[WHAT YOU HAVE TO DO]: Line count for the string "constraint" in the records below: report that figure and nothing else.

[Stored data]

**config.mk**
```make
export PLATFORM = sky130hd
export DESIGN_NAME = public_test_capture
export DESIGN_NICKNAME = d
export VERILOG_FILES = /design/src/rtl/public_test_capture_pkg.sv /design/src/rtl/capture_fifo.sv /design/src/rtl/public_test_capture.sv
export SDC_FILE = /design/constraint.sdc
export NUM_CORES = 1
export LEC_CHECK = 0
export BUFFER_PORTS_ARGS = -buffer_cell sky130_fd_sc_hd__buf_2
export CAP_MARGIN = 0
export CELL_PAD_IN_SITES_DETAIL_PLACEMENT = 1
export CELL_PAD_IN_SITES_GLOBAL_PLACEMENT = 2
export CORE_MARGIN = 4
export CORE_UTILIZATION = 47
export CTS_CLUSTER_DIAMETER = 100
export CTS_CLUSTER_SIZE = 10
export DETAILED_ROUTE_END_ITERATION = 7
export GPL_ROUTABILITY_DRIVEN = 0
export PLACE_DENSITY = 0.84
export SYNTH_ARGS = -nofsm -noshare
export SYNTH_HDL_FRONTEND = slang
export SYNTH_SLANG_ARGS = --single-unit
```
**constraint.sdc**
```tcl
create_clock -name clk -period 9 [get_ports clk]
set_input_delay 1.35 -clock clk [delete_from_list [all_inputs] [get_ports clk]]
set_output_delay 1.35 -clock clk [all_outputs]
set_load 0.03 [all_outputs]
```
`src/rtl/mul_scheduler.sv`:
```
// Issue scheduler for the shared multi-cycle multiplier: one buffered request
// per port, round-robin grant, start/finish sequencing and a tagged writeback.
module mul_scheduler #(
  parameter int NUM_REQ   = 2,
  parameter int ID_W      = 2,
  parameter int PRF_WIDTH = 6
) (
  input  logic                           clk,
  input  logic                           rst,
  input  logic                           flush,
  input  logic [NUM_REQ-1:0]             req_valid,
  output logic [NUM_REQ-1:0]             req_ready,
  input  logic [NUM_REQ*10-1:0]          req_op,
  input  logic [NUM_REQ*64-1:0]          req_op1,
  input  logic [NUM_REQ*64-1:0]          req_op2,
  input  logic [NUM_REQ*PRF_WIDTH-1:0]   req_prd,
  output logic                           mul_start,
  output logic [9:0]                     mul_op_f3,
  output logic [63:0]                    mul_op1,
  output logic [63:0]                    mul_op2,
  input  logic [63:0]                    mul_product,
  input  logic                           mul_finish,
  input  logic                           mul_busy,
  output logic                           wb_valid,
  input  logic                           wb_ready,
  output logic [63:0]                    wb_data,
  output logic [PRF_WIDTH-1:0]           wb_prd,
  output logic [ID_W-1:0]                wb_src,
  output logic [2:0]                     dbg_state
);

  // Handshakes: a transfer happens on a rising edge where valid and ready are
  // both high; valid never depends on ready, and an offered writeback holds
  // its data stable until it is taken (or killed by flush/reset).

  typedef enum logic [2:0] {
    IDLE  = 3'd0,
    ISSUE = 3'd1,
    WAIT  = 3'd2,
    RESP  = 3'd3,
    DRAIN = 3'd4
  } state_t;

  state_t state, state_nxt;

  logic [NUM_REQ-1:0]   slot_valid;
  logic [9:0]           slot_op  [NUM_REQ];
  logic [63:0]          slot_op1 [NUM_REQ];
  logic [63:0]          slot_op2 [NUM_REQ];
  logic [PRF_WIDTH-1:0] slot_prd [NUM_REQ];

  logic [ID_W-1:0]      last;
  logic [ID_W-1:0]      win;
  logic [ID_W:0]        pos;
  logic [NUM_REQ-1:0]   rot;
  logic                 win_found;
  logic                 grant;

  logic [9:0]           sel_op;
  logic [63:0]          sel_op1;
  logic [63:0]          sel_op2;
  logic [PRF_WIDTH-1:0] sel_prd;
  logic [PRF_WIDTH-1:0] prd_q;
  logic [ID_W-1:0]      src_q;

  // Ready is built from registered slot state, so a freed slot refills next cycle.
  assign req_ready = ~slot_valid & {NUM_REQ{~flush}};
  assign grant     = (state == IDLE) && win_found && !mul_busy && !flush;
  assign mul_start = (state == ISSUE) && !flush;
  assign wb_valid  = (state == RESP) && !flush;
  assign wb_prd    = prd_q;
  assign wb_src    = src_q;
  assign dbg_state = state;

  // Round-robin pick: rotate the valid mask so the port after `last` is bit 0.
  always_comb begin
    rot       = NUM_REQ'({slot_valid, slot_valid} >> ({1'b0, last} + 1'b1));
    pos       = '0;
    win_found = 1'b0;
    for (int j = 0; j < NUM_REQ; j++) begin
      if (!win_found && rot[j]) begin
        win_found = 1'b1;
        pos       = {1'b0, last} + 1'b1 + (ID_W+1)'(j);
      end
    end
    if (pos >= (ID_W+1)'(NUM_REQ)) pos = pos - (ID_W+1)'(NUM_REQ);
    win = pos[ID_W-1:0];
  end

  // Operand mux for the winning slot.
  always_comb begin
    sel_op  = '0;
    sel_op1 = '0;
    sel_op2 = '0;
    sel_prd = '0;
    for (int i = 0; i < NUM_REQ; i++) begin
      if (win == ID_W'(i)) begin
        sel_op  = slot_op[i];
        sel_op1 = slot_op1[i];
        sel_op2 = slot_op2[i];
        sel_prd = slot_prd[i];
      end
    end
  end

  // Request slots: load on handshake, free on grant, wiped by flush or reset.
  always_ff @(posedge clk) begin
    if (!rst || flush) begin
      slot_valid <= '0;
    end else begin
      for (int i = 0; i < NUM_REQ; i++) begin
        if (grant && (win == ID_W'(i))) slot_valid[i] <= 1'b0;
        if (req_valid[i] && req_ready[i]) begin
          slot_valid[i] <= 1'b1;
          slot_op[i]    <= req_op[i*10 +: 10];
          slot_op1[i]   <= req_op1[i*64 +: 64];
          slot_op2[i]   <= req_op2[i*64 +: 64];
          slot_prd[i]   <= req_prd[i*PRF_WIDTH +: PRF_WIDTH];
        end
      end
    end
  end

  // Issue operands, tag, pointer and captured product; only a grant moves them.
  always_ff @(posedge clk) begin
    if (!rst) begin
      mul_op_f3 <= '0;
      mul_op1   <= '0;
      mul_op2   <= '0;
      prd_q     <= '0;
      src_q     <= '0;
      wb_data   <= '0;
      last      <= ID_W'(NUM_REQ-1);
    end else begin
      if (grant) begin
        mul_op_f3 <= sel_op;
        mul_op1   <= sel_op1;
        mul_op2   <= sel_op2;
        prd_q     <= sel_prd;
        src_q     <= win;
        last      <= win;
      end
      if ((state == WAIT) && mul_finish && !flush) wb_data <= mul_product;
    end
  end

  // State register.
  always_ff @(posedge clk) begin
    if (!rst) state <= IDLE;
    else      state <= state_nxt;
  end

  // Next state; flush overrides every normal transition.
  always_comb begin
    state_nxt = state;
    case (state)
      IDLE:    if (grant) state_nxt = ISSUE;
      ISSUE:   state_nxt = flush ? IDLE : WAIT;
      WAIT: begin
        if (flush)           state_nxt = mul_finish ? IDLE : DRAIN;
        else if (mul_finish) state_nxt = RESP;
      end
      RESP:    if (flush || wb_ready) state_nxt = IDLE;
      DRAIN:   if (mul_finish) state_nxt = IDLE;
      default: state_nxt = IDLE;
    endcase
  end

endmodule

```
==
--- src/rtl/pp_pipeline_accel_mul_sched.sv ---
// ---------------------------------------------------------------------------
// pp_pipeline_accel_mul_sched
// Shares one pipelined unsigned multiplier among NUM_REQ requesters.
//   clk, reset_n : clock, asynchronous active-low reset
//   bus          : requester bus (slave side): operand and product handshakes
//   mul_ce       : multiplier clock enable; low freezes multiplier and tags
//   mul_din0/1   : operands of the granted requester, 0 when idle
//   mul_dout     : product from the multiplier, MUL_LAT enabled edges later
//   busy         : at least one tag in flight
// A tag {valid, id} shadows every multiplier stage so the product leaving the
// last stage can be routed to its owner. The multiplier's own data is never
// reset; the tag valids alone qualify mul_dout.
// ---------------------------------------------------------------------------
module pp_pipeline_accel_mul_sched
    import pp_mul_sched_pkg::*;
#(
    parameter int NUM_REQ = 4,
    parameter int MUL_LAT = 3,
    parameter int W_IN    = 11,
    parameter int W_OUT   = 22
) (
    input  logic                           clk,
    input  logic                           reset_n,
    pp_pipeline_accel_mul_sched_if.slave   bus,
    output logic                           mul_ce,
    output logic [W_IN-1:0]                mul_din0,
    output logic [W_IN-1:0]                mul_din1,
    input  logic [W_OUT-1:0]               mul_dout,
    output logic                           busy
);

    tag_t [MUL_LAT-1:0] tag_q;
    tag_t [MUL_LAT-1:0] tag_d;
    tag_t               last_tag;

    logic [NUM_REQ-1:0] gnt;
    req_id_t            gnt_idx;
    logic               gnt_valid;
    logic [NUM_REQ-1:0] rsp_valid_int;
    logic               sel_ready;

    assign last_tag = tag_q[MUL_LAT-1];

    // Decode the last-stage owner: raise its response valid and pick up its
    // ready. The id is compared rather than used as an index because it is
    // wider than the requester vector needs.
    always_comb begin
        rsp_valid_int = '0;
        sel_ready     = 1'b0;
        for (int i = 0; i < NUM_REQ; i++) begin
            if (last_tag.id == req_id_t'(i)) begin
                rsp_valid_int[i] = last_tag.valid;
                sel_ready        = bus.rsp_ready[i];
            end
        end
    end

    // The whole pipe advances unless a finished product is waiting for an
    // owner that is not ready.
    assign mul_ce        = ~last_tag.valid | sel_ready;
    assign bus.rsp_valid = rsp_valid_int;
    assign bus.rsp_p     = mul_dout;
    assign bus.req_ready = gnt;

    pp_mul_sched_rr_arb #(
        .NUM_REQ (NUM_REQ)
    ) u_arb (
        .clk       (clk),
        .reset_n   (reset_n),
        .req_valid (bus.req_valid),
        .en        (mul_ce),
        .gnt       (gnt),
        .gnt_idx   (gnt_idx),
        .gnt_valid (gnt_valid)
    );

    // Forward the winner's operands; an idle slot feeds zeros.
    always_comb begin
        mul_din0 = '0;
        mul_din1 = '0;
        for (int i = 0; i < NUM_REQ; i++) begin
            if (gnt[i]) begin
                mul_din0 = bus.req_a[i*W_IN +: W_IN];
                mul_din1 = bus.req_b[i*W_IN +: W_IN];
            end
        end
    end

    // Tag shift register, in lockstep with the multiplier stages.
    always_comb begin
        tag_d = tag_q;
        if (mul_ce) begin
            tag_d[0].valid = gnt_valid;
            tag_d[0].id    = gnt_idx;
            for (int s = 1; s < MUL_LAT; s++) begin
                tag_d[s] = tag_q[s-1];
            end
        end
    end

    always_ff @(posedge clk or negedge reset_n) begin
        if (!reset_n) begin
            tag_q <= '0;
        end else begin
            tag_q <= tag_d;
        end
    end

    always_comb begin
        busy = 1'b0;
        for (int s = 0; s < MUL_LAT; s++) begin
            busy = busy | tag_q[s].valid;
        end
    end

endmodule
* * *
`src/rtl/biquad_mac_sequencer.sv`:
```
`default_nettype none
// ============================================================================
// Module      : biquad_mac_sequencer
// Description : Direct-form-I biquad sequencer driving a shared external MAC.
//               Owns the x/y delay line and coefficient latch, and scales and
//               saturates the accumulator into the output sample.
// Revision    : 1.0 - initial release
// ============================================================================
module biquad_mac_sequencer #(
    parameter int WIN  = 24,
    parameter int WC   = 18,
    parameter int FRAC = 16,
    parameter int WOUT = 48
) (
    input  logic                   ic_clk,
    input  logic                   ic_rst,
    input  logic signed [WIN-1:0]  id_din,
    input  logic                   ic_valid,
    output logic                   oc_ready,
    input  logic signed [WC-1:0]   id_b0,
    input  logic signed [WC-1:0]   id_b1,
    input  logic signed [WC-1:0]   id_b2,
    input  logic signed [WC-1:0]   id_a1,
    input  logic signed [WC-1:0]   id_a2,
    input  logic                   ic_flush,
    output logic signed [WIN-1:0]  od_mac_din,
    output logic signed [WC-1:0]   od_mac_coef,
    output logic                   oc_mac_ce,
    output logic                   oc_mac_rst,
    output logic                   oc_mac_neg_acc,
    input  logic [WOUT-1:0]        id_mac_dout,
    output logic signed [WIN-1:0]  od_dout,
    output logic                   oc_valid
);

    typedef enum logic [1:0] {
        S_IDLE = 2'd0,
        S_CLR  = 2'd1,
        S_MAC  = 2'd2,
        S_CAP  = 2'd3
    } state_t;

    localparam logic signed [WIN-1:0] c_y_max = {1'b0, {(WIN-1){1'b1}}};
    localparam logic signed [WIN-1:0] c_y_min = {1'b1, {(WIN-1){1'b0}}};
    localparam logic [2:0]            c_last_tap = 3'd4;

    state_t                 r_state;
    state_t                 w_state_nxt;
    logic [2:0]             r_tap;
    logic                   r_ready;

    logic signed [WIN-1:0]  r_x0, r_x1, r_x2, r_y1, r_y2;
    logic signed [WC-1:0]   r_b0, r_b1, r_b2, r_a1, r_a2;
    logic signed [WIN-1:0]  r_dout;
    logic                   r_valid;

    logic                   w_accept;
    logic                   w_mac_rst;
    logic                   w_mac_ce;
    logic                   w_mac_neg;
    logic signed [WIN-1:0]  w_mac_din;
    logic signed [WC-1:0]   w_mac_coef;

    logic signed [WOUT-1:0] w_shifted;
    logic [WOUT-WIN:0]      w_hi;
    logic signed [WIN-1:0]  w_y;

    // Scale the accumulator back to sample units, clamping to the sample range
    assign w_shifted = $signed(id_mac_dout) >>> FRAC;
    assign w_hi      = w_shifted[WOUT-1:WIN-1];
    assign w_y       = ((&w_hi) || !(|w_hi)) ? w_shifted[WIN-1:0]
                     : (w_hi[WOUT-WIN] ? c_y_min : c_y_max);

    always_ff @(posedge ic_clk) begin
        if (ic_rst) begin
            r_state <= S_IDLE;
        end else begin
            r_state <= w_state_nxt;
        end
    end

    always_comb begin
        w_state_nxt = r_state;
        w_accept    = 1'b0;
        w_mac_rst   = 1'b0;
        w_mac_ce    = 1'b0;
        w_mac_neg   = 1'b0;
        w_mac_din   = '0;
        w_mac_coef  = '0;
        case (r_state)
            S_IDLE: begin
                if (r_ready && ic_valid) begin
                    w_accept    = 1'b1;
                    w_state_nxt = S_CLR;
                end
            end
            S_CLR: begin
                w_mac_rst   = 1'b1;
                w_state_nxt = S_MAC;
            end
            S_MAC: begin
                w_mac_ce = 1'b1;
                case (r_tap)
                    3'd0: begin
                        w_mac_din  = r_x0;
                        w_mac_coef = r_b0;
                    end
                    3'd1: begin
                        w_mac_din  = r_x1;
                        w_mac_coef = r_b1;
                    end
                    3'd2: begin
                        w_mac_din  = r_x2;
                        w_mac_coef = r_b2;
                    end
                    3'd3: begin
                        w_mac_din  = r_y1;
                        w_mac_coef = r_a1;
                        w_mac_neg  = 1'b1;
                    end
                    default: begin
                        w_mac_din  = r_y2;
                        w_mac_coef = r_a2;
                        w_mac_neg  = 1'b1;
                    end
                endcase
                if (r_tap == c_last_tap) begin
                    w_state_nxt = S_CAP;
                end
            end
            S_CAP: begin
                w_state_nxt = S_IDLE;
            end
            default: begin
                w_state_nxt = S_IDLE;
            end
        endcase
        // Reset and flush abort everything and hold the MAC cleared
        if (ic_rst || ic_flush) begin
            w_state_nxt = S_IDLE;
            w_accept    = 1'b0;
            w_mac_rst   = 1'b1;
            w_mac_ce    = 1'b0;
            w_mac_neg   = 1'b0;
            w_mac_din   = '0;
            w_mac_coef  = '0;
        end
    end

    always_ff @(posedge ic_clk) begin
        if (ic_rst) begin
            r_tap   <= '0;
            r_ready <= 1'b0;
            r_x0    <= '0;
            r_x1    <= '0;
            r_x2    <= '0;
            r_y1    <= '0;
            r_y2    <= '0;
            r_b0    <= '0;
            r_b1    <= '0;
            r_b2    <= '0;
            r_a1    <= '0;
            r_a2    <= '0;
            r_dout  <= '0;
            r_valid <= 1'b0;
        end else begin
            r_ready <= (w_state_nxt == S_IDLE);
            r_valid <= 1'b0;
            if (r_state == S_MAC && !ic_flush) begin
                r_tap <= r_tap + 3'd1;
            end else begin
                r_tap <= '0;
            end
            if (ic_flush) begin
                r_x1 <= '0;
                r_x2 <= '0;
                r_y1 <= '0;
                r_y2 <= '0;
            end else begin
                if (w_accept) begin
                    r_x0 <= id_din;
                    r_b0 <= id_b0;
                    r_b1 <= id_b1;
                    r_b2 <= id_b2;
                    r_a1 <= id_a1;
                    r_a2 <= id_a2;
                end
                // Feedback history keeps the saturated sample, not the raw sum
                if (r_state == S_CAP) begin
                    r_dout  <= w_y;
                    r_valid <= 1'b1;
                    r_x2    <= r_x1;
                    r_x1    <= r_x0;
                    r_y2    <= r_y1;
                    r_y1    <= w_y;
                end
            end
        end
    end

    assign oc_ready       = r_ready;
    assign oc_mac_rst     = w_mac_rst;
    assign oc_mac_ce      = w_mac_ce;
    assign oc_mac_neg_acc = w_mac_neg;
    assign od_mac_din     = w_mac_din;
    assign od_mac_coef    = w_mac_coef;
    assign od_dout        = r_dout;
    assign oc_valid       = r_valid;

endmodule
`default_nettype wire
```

[RESULT]: 2